In reality, although traditionally dark-haired, plenty of Romani are blonde. But European police seem willing to swoop in to accuse families based on little more than racial stereotypes and the old slander of "gypsies" as child-thieves. This is only the iceberg of a continent-wide prejudice against the Romani that continues to be winked at by many European governments. 

One can only imagine the scandal that would result if police seized children from Jewish families for having small noses, or from African families for having paler skin than their parents.

Between a third and a half of Europeans, most of whom would find other forms of racism shameful, admit to anti-Romani prejudices.

Far-right parties from Hungary's neo-fascist Jobbik to the French Front National single out Romani for slanderous attacks. Local governments frequently discriminate against Romani communities, cutting off water supplies and evicting families. The UN has found that Romani are the victims of everyday racist violence.

Romani have been the target of increased violence and prejudice across the continent following the economic crisis and growing bigotry against migrants of all stripes.

Italy, under Silvio Berlusconi, legitimized anti-Romani discrimination, attempted the fingerprinting of the entire population, and saw courts ruling "it is legitimate to discriminate against Roma because they are thieves." In the UK, the popular Daily Express regularly runs headlines accusing "gypsies" - a term now widely accepted as a racial slur - of any number of crimes. This disgusted even some of its own staff, who reported the newspaper to the Press Complaints Commission, to little effect.

This history of discrimination stretches back centuries to the 14th century arrival in Eastern Europe of the Romani, originally from North India. It peaked with the mass murder of Romani by the Nazis.

Around 1 million Romani were killed in the Holocaust, while many survivors had been sterilized as part of the Nazi regime of "racial fitness." But the "anti-Gypsy" laws that the Nazis built upon had been established under the liberal Weimar Republic, and many of them continued to be enforced in the early days of West Germany. And while other Holocaust victims received compensation from the German state, it wasn't until the 1980s that Romani suffering began to be recognized by the courts.
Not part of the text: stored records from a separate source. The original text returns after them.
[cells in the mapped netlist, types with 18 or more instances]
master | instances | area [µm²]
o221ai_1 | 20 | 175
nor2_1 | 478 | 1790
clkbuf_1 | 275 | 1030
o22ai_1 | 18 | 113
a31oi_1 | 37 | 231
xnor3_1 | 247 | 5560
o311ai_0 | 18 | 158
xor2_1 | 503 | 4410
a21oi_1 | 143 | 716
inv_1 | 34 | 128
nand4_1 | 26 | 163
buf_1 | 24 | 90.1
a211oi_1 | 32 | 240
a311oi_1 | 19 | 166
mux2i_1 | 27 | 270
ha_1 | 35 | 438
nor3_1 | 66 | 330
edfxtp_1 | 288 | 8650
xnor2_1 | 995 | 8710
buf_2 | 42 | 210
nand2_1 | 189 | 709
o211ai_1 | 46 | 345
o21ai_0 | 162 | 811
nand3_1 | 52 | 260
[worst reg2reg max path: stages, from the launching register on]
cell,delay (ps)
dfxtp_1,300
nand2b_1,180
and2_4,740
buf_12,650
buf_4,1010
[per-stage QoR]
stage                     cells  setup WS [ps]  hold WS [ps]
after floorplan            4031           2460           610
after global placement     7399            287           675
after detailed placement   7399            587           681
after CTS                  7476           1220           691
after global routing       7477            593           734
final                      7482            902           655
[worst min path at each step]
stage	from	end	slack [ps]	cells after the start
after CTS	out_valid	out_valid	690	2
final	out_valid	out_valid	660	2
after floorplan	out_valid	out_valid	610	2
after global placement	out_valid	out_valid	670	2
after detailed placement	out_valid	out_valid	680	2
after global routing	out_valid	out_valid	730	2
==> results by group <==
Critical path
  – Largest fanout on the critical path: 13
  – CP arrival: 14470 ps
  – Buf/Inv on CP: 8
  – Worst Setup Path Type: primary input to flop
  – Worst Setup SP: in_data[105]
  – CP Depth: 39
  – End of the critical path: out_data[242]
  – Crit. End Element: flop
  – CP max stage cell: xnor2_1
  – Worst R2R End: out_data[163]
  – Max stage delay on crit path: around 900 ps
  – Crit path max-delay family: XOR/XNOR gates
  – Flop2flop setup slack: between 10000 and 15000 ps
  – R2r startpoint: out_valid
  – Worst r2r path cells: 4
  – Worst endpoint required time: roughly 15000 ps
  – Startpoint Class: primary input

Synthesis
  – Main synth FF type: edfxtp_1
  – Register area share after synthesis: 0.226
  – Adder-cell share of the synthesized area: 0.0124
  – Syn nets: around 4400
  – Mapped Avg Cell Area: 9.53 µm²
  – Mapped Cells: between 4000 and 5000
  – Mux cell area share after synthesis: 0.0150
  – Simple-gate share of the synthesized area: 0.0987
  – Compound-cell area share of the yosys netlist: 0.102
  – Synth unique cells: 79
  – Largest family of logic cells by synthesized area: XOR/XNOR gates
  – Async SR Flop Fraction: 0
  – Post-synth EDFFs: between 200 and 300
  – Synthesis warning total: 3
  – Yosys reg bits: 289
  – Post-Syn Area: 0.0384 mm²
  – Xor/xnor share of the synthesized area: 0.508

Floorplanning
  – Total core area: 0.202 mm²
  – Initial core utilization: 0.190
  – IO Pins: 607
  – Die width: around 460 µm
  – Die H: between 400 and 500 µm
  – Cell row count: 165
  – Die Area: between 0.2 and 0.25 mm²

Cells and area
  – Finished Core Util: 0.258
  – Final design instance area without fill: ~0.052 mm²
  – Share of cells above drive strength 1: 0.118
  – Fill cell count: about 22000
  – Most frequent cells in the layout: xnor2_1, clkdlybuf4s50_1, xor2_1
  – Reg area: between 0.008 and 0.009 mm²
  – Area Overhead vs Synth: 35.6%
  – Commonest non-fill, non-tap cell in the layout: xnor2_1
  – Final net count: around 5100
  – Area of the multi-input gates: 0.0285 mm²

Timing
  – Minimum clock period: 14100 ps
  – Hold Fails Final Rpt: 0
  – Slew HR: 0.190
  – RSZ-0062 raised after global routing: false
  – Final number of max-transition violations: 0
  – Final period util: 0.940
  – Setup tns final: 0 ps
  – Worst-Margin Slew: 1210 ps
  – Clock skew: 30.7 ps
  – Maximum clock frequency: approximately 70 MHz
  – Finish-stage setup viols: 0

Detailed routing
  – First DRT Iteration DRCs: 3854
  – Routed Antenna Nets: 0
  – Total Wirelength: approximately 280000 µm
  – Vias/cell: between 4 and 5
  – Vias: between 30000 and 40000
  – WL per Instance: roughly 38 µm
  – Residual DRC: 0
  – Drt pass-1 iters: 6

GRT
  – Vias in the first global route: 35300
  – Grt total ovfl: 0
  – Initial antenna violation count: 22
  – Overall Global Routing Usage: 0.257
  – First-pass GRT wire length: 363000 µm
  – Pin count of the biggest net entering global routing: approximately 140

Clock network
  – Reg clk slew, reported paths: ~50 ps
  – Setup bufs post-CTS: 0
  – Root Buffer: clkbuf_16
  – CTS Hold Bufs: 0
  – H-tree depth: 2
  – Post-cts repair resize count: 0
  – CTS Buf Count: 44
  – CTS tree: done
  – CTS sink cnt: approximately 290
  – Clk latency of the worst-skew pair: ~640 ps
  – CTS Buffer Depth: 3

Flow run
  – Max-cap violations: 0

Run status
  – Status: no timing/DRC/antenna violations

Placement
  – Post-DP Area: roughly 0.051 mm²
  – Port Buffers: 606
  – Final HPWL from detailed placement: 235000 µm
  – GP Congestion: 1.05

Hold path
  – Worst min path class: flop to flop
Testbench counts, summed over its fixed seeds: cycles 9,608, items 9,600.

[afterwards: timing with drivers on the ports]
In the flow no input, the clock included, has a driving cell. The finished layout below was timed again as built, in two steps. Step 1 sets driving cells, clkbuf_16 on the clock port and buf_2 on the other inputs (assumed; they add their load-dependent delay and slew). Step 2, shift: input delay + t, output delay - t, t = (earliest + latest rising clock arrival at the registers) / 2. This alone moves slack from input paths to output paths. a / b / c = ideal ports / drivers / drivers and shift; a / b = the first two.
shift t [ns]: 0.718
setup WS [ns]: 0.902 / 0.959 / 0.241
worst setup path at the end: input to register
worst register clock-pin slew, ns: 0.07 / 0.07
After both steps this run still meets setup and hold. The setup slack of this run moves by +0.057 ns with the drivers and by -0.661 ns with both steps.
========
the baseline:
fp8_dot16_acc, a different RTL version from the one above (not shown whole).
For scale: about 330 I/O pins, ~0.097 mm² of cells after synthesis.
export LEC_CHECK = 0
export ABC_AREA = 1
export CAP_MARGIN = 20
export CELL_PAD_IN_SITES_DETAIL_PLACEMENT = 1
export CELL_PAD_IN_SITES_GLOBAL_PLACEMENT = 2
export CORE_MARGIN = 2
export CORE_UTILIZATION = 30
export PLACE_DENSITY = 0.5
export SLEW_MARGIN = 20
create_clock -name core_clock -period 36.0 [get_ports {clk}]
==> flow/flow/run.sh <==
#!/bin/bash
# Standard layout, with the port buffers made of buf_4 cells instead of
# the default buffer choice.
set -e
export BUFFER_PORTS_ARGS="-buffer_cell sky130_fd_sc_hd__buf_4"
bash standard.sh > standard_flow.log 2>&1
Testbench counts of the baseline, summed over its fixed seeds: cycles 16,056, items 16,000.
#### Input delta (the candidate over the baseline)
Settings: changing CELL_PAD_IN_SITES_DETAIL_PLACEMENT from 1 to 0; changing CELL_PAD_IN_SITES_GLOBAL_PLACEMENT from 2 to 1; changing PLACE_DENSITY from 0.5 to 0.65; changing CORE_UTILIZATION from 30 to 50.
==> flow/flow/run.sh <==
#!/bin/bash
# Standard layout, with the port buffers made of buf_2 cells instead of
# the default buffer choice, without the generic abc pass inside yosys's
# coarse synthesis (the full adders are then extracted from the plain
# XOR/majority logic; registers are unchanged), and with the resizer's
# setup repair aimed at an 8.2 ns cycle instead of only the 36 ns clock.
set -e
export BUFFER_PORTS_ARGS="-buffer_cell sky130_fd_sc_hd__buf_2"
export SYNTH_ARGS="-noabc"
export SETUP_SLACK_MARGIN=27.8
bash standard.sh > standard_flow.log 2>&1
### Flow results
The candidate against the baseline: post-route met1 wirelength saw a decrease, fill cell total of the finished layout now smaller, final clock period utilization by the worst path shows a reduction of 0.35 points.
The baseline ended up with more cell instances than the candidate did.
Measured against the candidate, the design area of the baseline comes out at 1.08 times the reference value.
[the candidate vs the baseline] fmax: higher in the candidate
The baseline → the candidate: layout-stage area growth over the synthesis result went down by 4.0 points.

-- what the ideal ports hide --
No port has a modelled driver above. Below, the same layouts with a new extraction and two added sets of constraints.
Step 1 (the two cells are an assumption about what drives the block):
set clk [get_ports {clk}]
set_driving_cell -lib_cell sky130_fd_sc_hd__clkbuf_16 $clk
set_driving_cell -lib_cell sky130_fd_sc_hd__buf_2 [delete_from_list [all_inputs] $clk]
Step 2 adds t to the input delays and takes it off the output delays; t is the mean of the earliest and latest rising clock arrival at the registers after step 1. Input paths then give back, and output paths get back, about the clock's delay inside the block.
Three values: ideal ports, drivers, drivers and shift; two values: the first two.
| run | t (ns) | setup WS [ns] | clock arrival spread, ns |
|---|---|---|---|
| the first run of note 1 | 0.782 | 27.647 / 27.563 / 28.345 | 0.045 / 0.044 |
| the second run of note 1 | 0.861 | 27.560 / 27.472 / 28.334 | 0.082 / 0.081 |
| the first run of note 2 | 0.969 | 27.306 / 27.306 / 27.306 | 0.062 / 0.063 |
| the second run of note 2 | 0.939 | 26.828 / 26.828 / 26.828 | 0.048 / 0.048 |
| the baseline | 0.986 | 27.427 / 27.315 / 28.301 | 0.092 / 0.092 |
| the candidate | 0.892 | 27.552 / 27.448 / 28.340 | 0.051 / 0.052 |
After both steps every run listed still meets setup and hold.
This design comes from an exercise in tuning for small area, a short achievable clock period and few clock cycles per item on the open sky130 flow, not from production work.
The RTL was checked by simulation tests, not by an equivalence proof against the original design.
Power is estimated from default activity; no workload was simulated.

**flow/design.v**
```verilog
module winnow_dec (
    input  wire        clk,
    input  wire        rst,
    input  wire        in_valid,
    output wire        in_ready,
    input  wire [7:0]  in_data,
    input  wire [6:0]  in_n,
    output wire        out_valid,
    input  wire        out_ready,
    output wire [31:0] out_data,
    output wire        out_last
);
    localparam S_HDR   = 3'd0;     
    localparam S_RAW   = 3'd1;     
    localparam S_FLAG  = 3'd2;     
    localparam S_WARM  = 3'd3;     
    localparam S_UNARY = 3'd4;     
    localparam S_LOWK  = 3'd5;     
    localparam S_ESC   = 3'd6;     
    localparam S_OUT   = 3'd7;     
    reg [2:0]  state;
    reg        out_raw;            
    reg [6:0]  n;
    reg [4:0]  kk;
    reg        fc;
    reg [1:0]  mode;
    reg [6:0]  idx;                
    reg [1:0]  bi;                 
    reg [7:0]  flags [0:63];
    reg [7:0]  flag_c;
    reg [7:0]  cur;                
    reg [3:0]  bits_left;          
    reg [5:0]  q;                  
    reg [4:0]  cnt;                
    reg [26:0] field;
    reg [23:0] x1, x2;             
    reg [31:0] out_word;
    wire       last_word = (idx == n - 7'd1);
    wire       bit_state = (state == S_WARM) || (state == S_UNARY) ||
                           (state == S_LOWK) || (state == S_ESC);
    wire       need_byte = bit_state && (bits_left == 4'd0);
    assign in_ready  = (state == S_HDR) || (state == S_RAW) || (state == S_FLAG) || need_byte;
    assign out_valid = (state == S_OUT);
    assign out_data  = out_word;
    assign out_last  = last_word;
    wire in_fire  = in_valid && in_ready;
    wire out_fire = out_valid && out_ready;
    wire bit_in   = cur[0];
    wire take_bit = bit_state && (bits_left != 4'd0);
    wire signed [26:0] sx1 = {{3{x1[23]}}, x1};
    wire signed [26:0] sx2 = {{3{x2[23]}}, x2};
    wire signed [26:0] pred = (mode == 2'd0) ? 27'sd0 :
                              (mode == 2'd1) ? sx1 :
                                               (sx1 <<< 1) - sx2;
    function [26:0] unzigzag;
        input [26:0] u;
        begin
            unzigzag = {1'b0, u[26:1]} ^ {27{u[0]}};
        end
    endfunction
    wire [26:0] field_now = field | ({26'd0, bit_in} << cnt);
    wire [26:0] u_rice = ({21'd0, q} << kk) | field_now;
    wire [26:0] u_k0   = {21'd0, q};
    wire [7:0]  flag_i = fc ? flag_c : flags[idx[5:0]];
    task automatic emit_value(input [23:0] xv);
        begin
            out_word <= {xv, flag_i};
            out_raw  <= 1'b0;
            state    <= S_OUT;
        end
    endtask
    wire [26:0] x_rice = unzigzag(u_rice) + pred;
    wire [26:0] x_k0   = unzigzag(u_k0) + pred;
    wire [26:0] x_esc  = unzigzag(field_now) + pred;
    always @(posedge clk) begin
        if (in_fire && state == S_FLAG)
            flags[idx[5:0]] <= in_data;
    end
    always @(posedge clk) begin
        if (rst) begin
            state           <= S_HDR;
            out_raw         <= 1'b0;
            n               <= 7'd1;
            kk              <= 5'd0;
            fc              <= 1'b0;
            mode            <= 2'd0;
            idx             <= 7'd0;
            bi              <= 2'd0;
            flag_c          <= 8'd0;
            cur             <= 8'd0;
            bits_left       <= 4'd0;
            q               <= 6'd0;
            cnt             <= 5'd0;
            field           <= 27'd0;
            x1              <= 24'd0;
            x2              <= 24'd0;
            out_word        <= 32'd0;
        end else begin
            if (need_byte && in_valid) begin
                cur       <= in_data;
                bits_left <= 4'd8;
            end else if (take_bit) begin
                cur       <= cur >> 1;
                bits_left <= bits_left - 4'd1;
            end
            case (state)
                S_HDR: begin
                    if (in_fire) begin
                        n     <= in_n;
                        kk    <= in_data[7:3];
                        fc    <= in_data[2];
                        mode  <= in_data[1:0];
                        idx   <= 7'd0;
                        bi    <= 2'd0;
                        state <= (in_data[1:0] == 2'd3) ? S_RAW : S_FLAG;
                    end
                end
                S_RAW: begin
                    if (in_fire) begin
                        out_word[8*bi +: 8] <= in_data;
                        bi <= bi + 2'd1;
                        if (bi == 2'd3) begin
                            out_raw <= 1'b1;
                            state <= S_OUT;
                        end
                    end
                end
                S_FLAG: begin
                    if (in_fire) begin
                        flag_c <= in_data;
                        if (fc || last_word) begin
                            idx       <= 7'd0;
                            bits_left <= 4'd0;
                            q         <= 6'd0;
                            cnt       <= 5'd0;
                            field     <= 27'd0;
                            state     <= (mode != 2'd0) ? S_WARM : S_UNARY;
                        end else begin
                            idx <= idx + 7'd1;
                        end
                    end
                end
                S_WARM: begin
                    if (take_bit) begin
                        if (cnt == 5'd23) begin
                            emit_value(field_now[23:0]);
                        end else begin
                            field <= field_now;
                            cnt   <= cnt + 5'd1;
                        end
                    end
                end
                S_UNARY: begin
                    if (take_bit) begin
                        if (bit_in) begin
                            if (q == 6'd31) begin
                                q     <= 6'd32;
                                state <= S_ESC;
                            end else begin
                                q <= q + 6'd1;
                            end
                        end else if (kk == 5'd0) begin
                            emit_value(x_k0[23:0]);
                        end else begin
                            state <= S_LOWK;
                        end
                    end
                end
                S_LOWK: begin
                    if (take_bit) begin
                        if (cnt == kk - 5'd1) begin
                            emit_value(x_rice[23:0]);
                        end else begin
                            field <= field_now;
                            cnt   <= cnt + 5'd1;
                        end
                    end
                end
                S_ESC: begin
                    if (take_bit) begin
                        if (cnt == 5'd26) begin
                            emit_value(x_esc[23:0]);
                        end else begin
                            field <= field_now;
                            cnt   <= cnt + 5'd1;
                        end
                    end
                end
                default: begin  
                    if (out_fire) begin
                        if (out_raw) begin
                            bi <= 2'd0;
                            if (last_word) begin
                                state <= S_HDR;
                            end else begin
                                idx   <= idx + 7'd1;
                                state <= S_RAW;
                            end
                        end else begin
                            x1    <= out_word[31:8];
                            x2    <= x1;
                            q     <= 6'd0;
                            cnt   <= 5'd0;
                            field <= 27'd0;
                            if (last_word) begin
                                bits_left <= 4'd0;    
                                state     <= S_HDR;
                            end else begin
                                idx   <= idx + 7'd1;
                                state <= (idx + 7'd1 < {5'd0, mode}) ? S_WARM : S_UNARY;
                            end
                        end
                    end
                end
            endcase
        end
    end
endmodule
```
Much of this prejudice comes from the Romani's traditionally nomadic ways. States are uncomfortable with, in anthropologist James C. Scott's phrase, "people who move around." Migrants are troublesome, hard to manage, and easy scapegoats among the population for any crime. Although the majority of Romani in Europe today are sedentary, racism and exclusion has left them undereducated and underemployed. This empowers bigots who then blame the Romani for being backwards or lazy. 

Wiping out prejudice against Romani, at least at the state level, should be a human rights priority for the EU. Yet while the EU's human rights agency has called for an end to discrimination, few legal cases have been brought, and the EU's "Program For Roma Inclusion" is an under-funded and largely powerless commission that has produced more talk than action.

If European governments want the moral standing to criticize others for ethnic discrimination, they should look to the mote in their own eye.